Accuracy of doctors’ anthropometric measurements in general practice
PURPOSE: There is increasing pressure on general practitioners (GPs) to identify patients with abdominal obesity in order to reduce the life-threatening consequences of this condition in the population. We aimed to confirm previous findings on the inaccuracy of anthropometric measurements performed by GPs in an academic primary care clinic and to assess the effect of theoretical training to improve the quality of these measurements.
METHODS: This cross-sectional study involved 26 GPs from private practices in Geneva, Switzerland. They were asked to measure weight, height, waist and hip circumference on ten volunteers within their practice. Two trained research assistants repeated the measurementss after the GPs (“gold standard”). The GPs were then randomised to receive information detailing the correct method for taking measurements (intervention, 14 doctors) or simple information about obesity (control, 12 doctors). Measurements were repeated a few weeks later. Measurement error was computed by comparing the GPs’ values with the average value of two measurements taken in turn by the research assistants, and agreement was examined by Bland-Altman plots.
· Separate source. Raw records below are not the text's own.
--- config.mk ---
export PLATFORM = sky130hd
export DESIGN_NAME = exyz_trig
export DESIGN_NICKNAME = d
export VERILOG_FILES = /design/src/hdl/exyz_pkg.sv /design/src/hdl/exyz_trig.sv
export SDC_FILE = /design/constraint.sdc
export NUM_CORES = 1
export LEC_CHECK = 0
export BUFFER_PORTS_ARGS = -buffer_cell sky130_fd_sc_hd__buf_4
export CAP_MARGIN = 20
export CORE_MARGIN = 10
export CORE_UTILIZATION = 45
export DETAILED_ROUTE_END_ITERATION = 8
export PLACE_DENSITY_LB_ADDON = 0.15
export RECOVER_POWER = 100
export REMOVE_ABC_BUFFERS = 1
export SYNTH_ARGS = -nofsm -noshare
export SYNTH_HDL_FRONTEND = slang
export SYNTH_SLANG_ARGS = --single-unit
--- constraint.sdc ---
create_clock -name clk -period 7.4 [get_ports clk]
set_input_delay 1.11 -clock clk [delete_from_list [all_inputs] [get_ports clk]]
set_output_delay 1.11 -clock clk [all_outputs]
set_load 0.01 [all_outputs]
--- src/hdl/exyz_pkg.sv ---
`timescale 1ns / 1ps

package exyz_pkg;

  // fixed field widths
  localparam int COORD_WIDTH   = 32;
  // working width of the rotated coordinates (vector norm grows by up to sqrt 3)
  localparam int INT_WIDTH     = COORD_WIDTH + 2;
  localparam int ANGLE_WIDTH   = 9;
  localparam int CFG_IDX_WIDTH = 2;
  // quarter-wave sine table covers 0..90 degrees
  localparam int SIN_ENTRIES   = 91;
  localparam int SIN_IDX_WIDTH = 7;

  // register indexes
  localparam logic [CFG_IDX_WIDTH-1:0] REG_ANGLE_X = 2'd0;
  localparam logic [CFG_IDX_WIDTH-1:0] REG_ANGLE_Y = 2'd1;
  localparam logic [CFG_IDX_WIDTH-1:0] REG_ANGLE_Z = 2'd2;

  // pi in Q52
  localparam logic [63:0] PI_Q52 = 64'h0032_43F6_A888_5A31;

  typedef enum logic [1:0] {
    AXIS_X,
    AXIS_Y,
    AXIS_Z
  } axis_t;

  typedef struct packed {
    logic signed [COORD_WIDTH-1:0] x_in;
    logic signed [COORD_WIDTH-1:0] y_in;
    logic signed [COORD_WIDTH-1:0] z_in;
    logic                          last_in;
  } in_t;

  typedef struct packed {
    logic signed [COORD_WIDTH-1:0] x_out;
    logic signed [COORD_WIDTH-1:0] y_out;
    logic signed [COORD_WIDTH-1:0] z_out;
    logic                          last_out;
  } out_t;

  // vertex inside the pipe, at working width
  typedef struct packed {
    logic signed [INT_WIDTH-1:0] x;
    logic signed [INT_WIDTH-1:0] y;
    logic signed [INT_WIDTH-1:0] z;
    logic                        last;
  } vec_t;

  // quarter-wave lookup: table index and sign
  typedef struct packed {
    logic [SIN_IDX_WIDTH-1:0] idx;
    logic                     neg;
  } fold_t;

  // reduce an angle below 720 into 0..359
  function automatic logic [ANGLE_WIDTH-1:0] norm_angle(input logic [ANGLE_WIDTH:0] a);
    logic [ANGLE_WIDTH:0] r;
    if (a >= 10'd360) begin
      r = a - 10'd360;
    end else begin
      r = a;
    end
    return r[ANGLE_WIDTH-1:0];
  endfunction

  // map 0..359 onto the quarter wave
  function automatic fold_t fold_angle(input logic [ANGLE_WIDTH-1:0] a);
    fold_t f;
    logic [ANGLE_WIDTH-1:0] d;
    if (a <= 9'd90) begin
      d     = a;
      f.neg = 1'b0;
    end else if (a <= 9'd180) begin
      d     = 9'd180 - a;
      f.neg = 1'b0;
    end else if (a <= 9'd270) begin
      d     = a - 9'd180;
      f.neg = 1'b1;
    end else begin
      d     = 9'd360 - a;
      f.neg = 1'b1;
    end
    f.idx = d[SIN_IDX_WIDTH-1:0];
    return f;
  endfunction

  // sin(k degrees) as unsigned Q30 from a truncated taylor series, for table elaboration
  function automatic logic [63:0] sin_q30(input int unsigned k);
    logic [63:0] x;
    logic [63:0] x2;
    logic [63:0] t;
    logic [63:0] acc;
    x   = ((64'(k) * PI_Q52) / 64'd180 + (64'd1 << 21)) >> 22;
    x2  = (x * x + (64'd1 << 29)) >> 30;
    t   = x;
    acc = x;
    for (int n = 1; n <= 8; n++) begin
      t = (t * x2 + (64'd1 << 29)) >> 30;
      case (n)
        1:       t = (t + 64'd3) / 64'd6;
        2:       t = (t + 64'd10) / 64'd20;
        3:       t = (t + 64'd21) / 64'd42;
        4:       t = (t + 64'd36) / 64'd72;
        5:       t = (t + 64'd55) / 64'd110;
        6:       t = (t + 64'd78) / 64'd156;
        7:       t = (t + 64'd105) / 64'd210;
        default: t = (t + 64'd136) / 64'd272;
      endcase
      if ((n % 2) == 1) begin
        acc = (t > acc) ? 64'd0 : acc - t;
      end else begin
        acc = acc + t;
      end
    end
    return acc;
  endfunction

endpackage

--- src/hdl/exyz_trig.sv ---
`timescale 1ns / 1ps

module exyz_trig #(
  parameter int TRIG_FRAC_BITS = 15
) (
  input  logic                                         clk,
  input  logic                                         rst,
  input  logic                                         cfg_wen,
  input  logic [exyz_pkg::CFG_IDX_WIDTH-1:0]           cfg_index,
  input  logic [exyz_pkg::ANGLE_WIDTH-1:0]             cfg_wdata,
  output logic signed [TRIG_FRAC_BITS+1:0]             sin_v [3],
  output logic signed [TRIG_FRAC_BITS+1:0]             cos_v [3]
);

  localparam int TW = TRIG_FRAC_BITS + 2;
  localparam logic signed [TW-1:0] ONE = TW'(1) << TRIG_FRAC_BITS;

  logic [TRIG_FRAC_BITS:0]             sin_tab [exyz_pkg::SIN_ENTRIES];
  logic [exyz_pkg::ANGLE_WIDTH-1:0]    ang;
  logic [exyz_pkg::ANGLE_WIDTH-1:0]    ang_cos;
  exyz_pkg::fold_t                     fs;
  exyz_pkg::fold_t                     fc;
  logic [TW-1:0]                       mag_s;
  logic [TW-1:0]                       mag_c;
  logic signed [TW-1:0]                sin_new;
  logic signed [TW-1:0]                cos_new;

  // quarter-wave sine table, rounded to nearest at the trig fraction
  for (genvar k = 0; k < exyz_pkg::SIN_ENTRIES; k++) begin : g_tab
    localparam logic [63:0] Q30 = exyz_pkg::sin_q30(k);
    localparam logic [63:0] RND = (Q30 + (64'd1 << (29 - TRIG_FRAC_BITS)))
                                  >> (30 - TRIG_FRAC_BITS);
    assign sin_tab[k] = RND[TRIG_FRAC_BITS:0];
  end

  // sine and cosine of the angle being written
  always_comb begin
    ang     = exyz_pkg::norm_angle({1'b0, cfg_wdata});
    ang_cos = exyz_pkg::norm_angle({1'b0, ang} + 10'd90);
    fs      = exyz_pkg::fold_angle(ang);
    fc      = exyz_pkg::fold_angle(ang_cos);
    mag_s   = {1'b0, sin_tab[fs.idx]};
    mag_c   = {1'b0, sin_tab[fc.idx]};
    sin_new = fs.neg ? -mag_s : mag_s;
    cos_new = fc.neg ? -mag_c : mag_c;
  end

  // coefficient registers, one pair per axis
  always_ff @(posedge clk) begin
    if (rst) begin
      for (int i = 0; i < 3; i++) begin
        sin_v[i] <= '0;
        cos_v[i] <= ONE;
      end
    end else if (cfg_wen) begin
      case (cfg_index)
        exyz_pkg::REG_ANGLE_X: begin
          sin_v[0] <= sin_new;
          cos_v[0] <= cos_new;
        end
        exyz_pkg::REG_ANGLE_Y: begin
          sin_v[1] <= sin_new;
          cos_v[1] <= cos_new;
        end
        exyz_pkg::REG_ANGLE_Z: begin
          sin_v[2] <= sin_new;
          cos_v[2] <= cos_new;
        end
        default: begin
        end
      endcase
    end
  end

endmodule

### Yosys cells after proc, flatten, opt, wreduce, memory -nomap -nowiden

Memory sizes are Yosys's and may differ from the RTL's.
Cells that the tools add are included.

* $add $sub $neg: 11
* order comparisons: 10
* equality and inequality tests: 2
* multiplexer cells: 18
* bitwise logic cells: 2
* reduce and logical (&&, ||, !) cells: 4

Operator list (number)
* $mux 16: 4
* $mux 7: 6
* $mux 17: 2
* $neg 16->17: 2
* $le 9x7->1 const B: 2
* $le 9x8->1 const B: 2
* $le 9x9->1 const B: 2
* $mux 9: 2
* $sub 9x9->9 const B: 2
* $ge 8x8->1 const B: 2
* $not 7->8: 2
* $sub 6x7->7 const A: 2
* $sub 7x6->7 const B: 2
* $sub 7x7->7 const A: 2
* $add 9x7->10 const B: 1
* $ge 10x9->1 const B: 1
* $ge 9x9->1 const B: 1
* $reduce_and 2->1: 3
* $mux 1: 4
* $eq 2x1->1 const B: 1
* $eq 2x2->1 const B: 1
* $logic_not 2->1: 1

* register bits: 102
* memory bits (read-only): 4096
* bits of input ports: 14
* output and inout bits: 102
* logic and storage cells: 55
* memories: 2

Memory list
* (no name shown): depth 128, width 16, rd ports 1, clocked after memory_dff 0, wr ports 0, line exyz_trig.sv:43 `mag_c = {1'b0, sin_tab[fc.idx]};`
* (no name shown): depth 128, width 16, rd ports 1, clocked after memory_dff 0, wr ports 0, line exyz_trig.sv:42 `mag_s = {1'b0, sin_tab[fs.idx]};`

### Longest topological paths before layout

* depth after elaboration: 15
* depth in mapped cells: 37
* gate-level depth less buffers: 30

### Least setup slack after synthesis

OpenSTA, ideal clock, no wires.

* kind: input-to-reg
* start point: input cfg_wdata[3] in the netlist's numbering
* end point: register cos_v[15] in the netlist's numbering
* arrival: 7.913 ns
* required time: 7.313 ns
* path slack: -0.600 ns
* stages: 33
* path buffers: 6
* cells stage by stage: inv_1 ha_1 and4b_1 buf_2 nor3_1 or2_1 buf_6 ha_1 nand2_1 nand2_1 xnor2_1 ha_1 o32a_1 and3_1 or3_1 buf_2 clkbuf_1 o211ai_1 o211ai_1 a311oi_2 buf_2 ha_1 clkbuf_1 inv_1 a31oi_1 xnor2_1 nand4_1 o32ai_1 a211oi_4 nand4_2 nor4b_4 mux2_2 o31ai_1

* word-level cells in the longest chain between the ends: 15
* elaborated cells on any way between the ends: 24

Ends and longest elaborated chain
* start, declared: line exyz_trig.sv:10 `input logic [exyz_pkg::ANGLE_WIDTH-1:0] cfg_wdata,`
* $sub 9x9->9 / $ge 9x9->1 (equally long branches): line exyz_pkg.sv:61, exyz_pkg.sv:60
* $mux 9 (*): line exyz_pkg.sv:60 `if (a >= 10'd360) begin`
* $add 9x7->10 (*): line exyz_trig.sv:39 `ang_cos = exyz_pkg::norm_angle({1'b0, ang} + 10'd90);`
* $sub 9x9->9 / $ge 10x9->1 (equally long branches): line exyz_pkg.sv:61, exyz_pkg.sv:60
* $mux 9 (*): line exyz_pkg.sv:60
* $le 9x9->1, or another cell as far along: line exyz_pkg.sv:78 `end else if (a <= 9'd270) begin`
* $mux 7: line exyz_pkg.sv:78
* $mux 7: line exyz_pkg.sv:75 `end else if (a <= 9'd180) begin`
* $mux 7: line exyz_pkg.sv:72 `if (a <= 9'd90) begin`
* $not 7->8 (implied by the code): line exyz_trig.sv:43
* $mem_v2 128x16
* $mux 16 (implied by the code) (2 in series): line exyz_trig.sv:43
* $neg 16->17: line exyz_trig.sv:45 `cos_new = fc.neg ? -mag_c : mag_c;`
* $mux 17 (*): line exyz_trig.sv:45
* end, declared: line exyz_trig.sv:12 `output logic signed [TRIG_FRAC_BITS+1:0] cos_v [3]`

Every way passes the cells marked *; elsewhere a longest branch is shown, timed or not. The select of a mux whose other input is x is not followed.
A chain may end at the register's enable or synchronous reset.

### Worst setup path in the final report

* start point: input cfg_wdata[2] in the netlist's numbering
* end point: register cos_v[15] in the netlist's numbering

Same word-level chain as after synthesis.

==> results by group <==
Floorplanning
  – Die ar.: 30100 sq um
  – Initial Util: 45.4%
  – Die Width: 173 microns
  – Row count: 56
  – Top Ports: 116
  – Die Height: 173 microns
  – Core Footprint: 23300 sq um

Timing
  – Part of the cycle the worst path needs: 97.4%
  – Min Tclk post-route: 7.21 ns
  – Setup ws final: 0.191 ns
  – Skew final: 0 ns
  – Fmax: 139 MHz
  – Worst slew margin: 25.2%
  – Final Hold Viols: 0
  – Max Slew Vio Count: 0
  – Worst-margin pin slew: 1.11 ns
  – Setup TNS: 0 ns
  – Finish-stage setup viols: 0

Pwr
  – Leakage Power: 5.22 nW
  – Pwr Total: 4.96 mW
  – Worst vdd ir: 0.000241 V
  – PD cells: 361 nW/um^2

Critical path
  – Critical path class: primary input to register
  – Slowest stage delay, CP: 0.54 ns
  – Worst Setup End Kind: register
  – Slowest-stage cell, CP: or4_4
  – CP Max Fanout: 7
  – Crit path arrival time: 7.47 ns
  – WP data required: 7.66 ns
  – Startpoint Class: primary input
  – Worst reg2reg setup slack: 6.50 ns

Detailed routing
  – Detail Route Antenna Nets: 0
  – First-pass DRT Iterations: 5
  – DR WL/cell: 21.6 microns
  – Detailed Route WL: 43900 microns
  – Vias per cell: 6.34
  – Initial DRC count: 1563
  – Remaining DRCs: 0
  – Vias: 12.9k

Synth
  – Cell taking the most area after synthesis: dfxtp_1
  – Synth cell types: 112
  – Synthesized cell area: 10600 sq um
  – Post-synth EDFFs: 0
  – Yosys warnings: 0
  – Synth Flop Type: dfxtp_1
  – Synth Instances: 1445
  – Avg Synthesized Cell Area: 7.33 sq um
  – Async set or reset register ratio after synthesis: 0%
  – Top post-synthesis cells by area: dfxtp_1 19%, nand2_1 6.1%, a21oi_1 6.0%
  – Top-count cell post-synth: nand2_1
  – Yosys reg bits: 102
  – Post-synth top cells: 171 x nand2_1, 141 x nor2_1, 127 x a21oi_1
  – Seq/Total Area, Yosys: 19.3%
  – Yosys top cell area share: 19.3%

Cells and area
  – # fillers: 2295
  – Design area: 13700 sq um
  – Synth-to-Final Area Change: 29.4%
  – Final Util: 58.8%
  – Nets: 1761
  – Multi-input logic area: 8290 sq um
  – Register area: 2040 sq um
  – Antenna cells: 0
  – Layout cells sized above 1: 25.5%

Clocking
  – Clock sink total: 102
  – Clk pin slew, worst setup/hold paths: 0.07 ns
  – CTS root buffer: clkbuf_16
  – Number of CTS-inserted buffers: 9
  – H-tree depth: 3
  – TritonCTS clock tree: yes
  – Clk Latency, worst-skew pair: 0.34 ns
  – Clock tree buffer depth: 2

Run status
  – Status: completed

Global routing
  – Initial antenna violation count: 0
  – First-pass GRT wire length: 67000 microns
  – Global route overflow: 0
  – Pin count of the biggest net entering global routing: 109
  – Vias in the first global route: 11.6k
  – GRT Resource Usage Total: 26.8%

Placed design
  – Post-DP HPWL: 32500 microns
  – Total placed instance area: 13100 sq um
  – Port buffer count: 115
  – Placement Setup Slack: -0.396 ns
  – Routability congestion estimate: 0.975

Min path
  – Hold WC Path Type: register to register

Flow run
  – Max-Cap Viols: 0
The GPs’ skills were assessed through auto-questionnaire and direct observation.
RESULTS: All measurements except height were prone to measurement error, the least affected being weight (and therefore body mass index [BMI]). Following training, measurement errors were slightly less prominent in the intervention group. GPs’ skills in measuring waist and hip circumference were frequently assessed as inadequate, but showed improvement after training.
CONCLUSIONS: Without proper training, priority should be given to using classical anthropometric measurements (i.e. weight, height and BMI determination) in daily practice.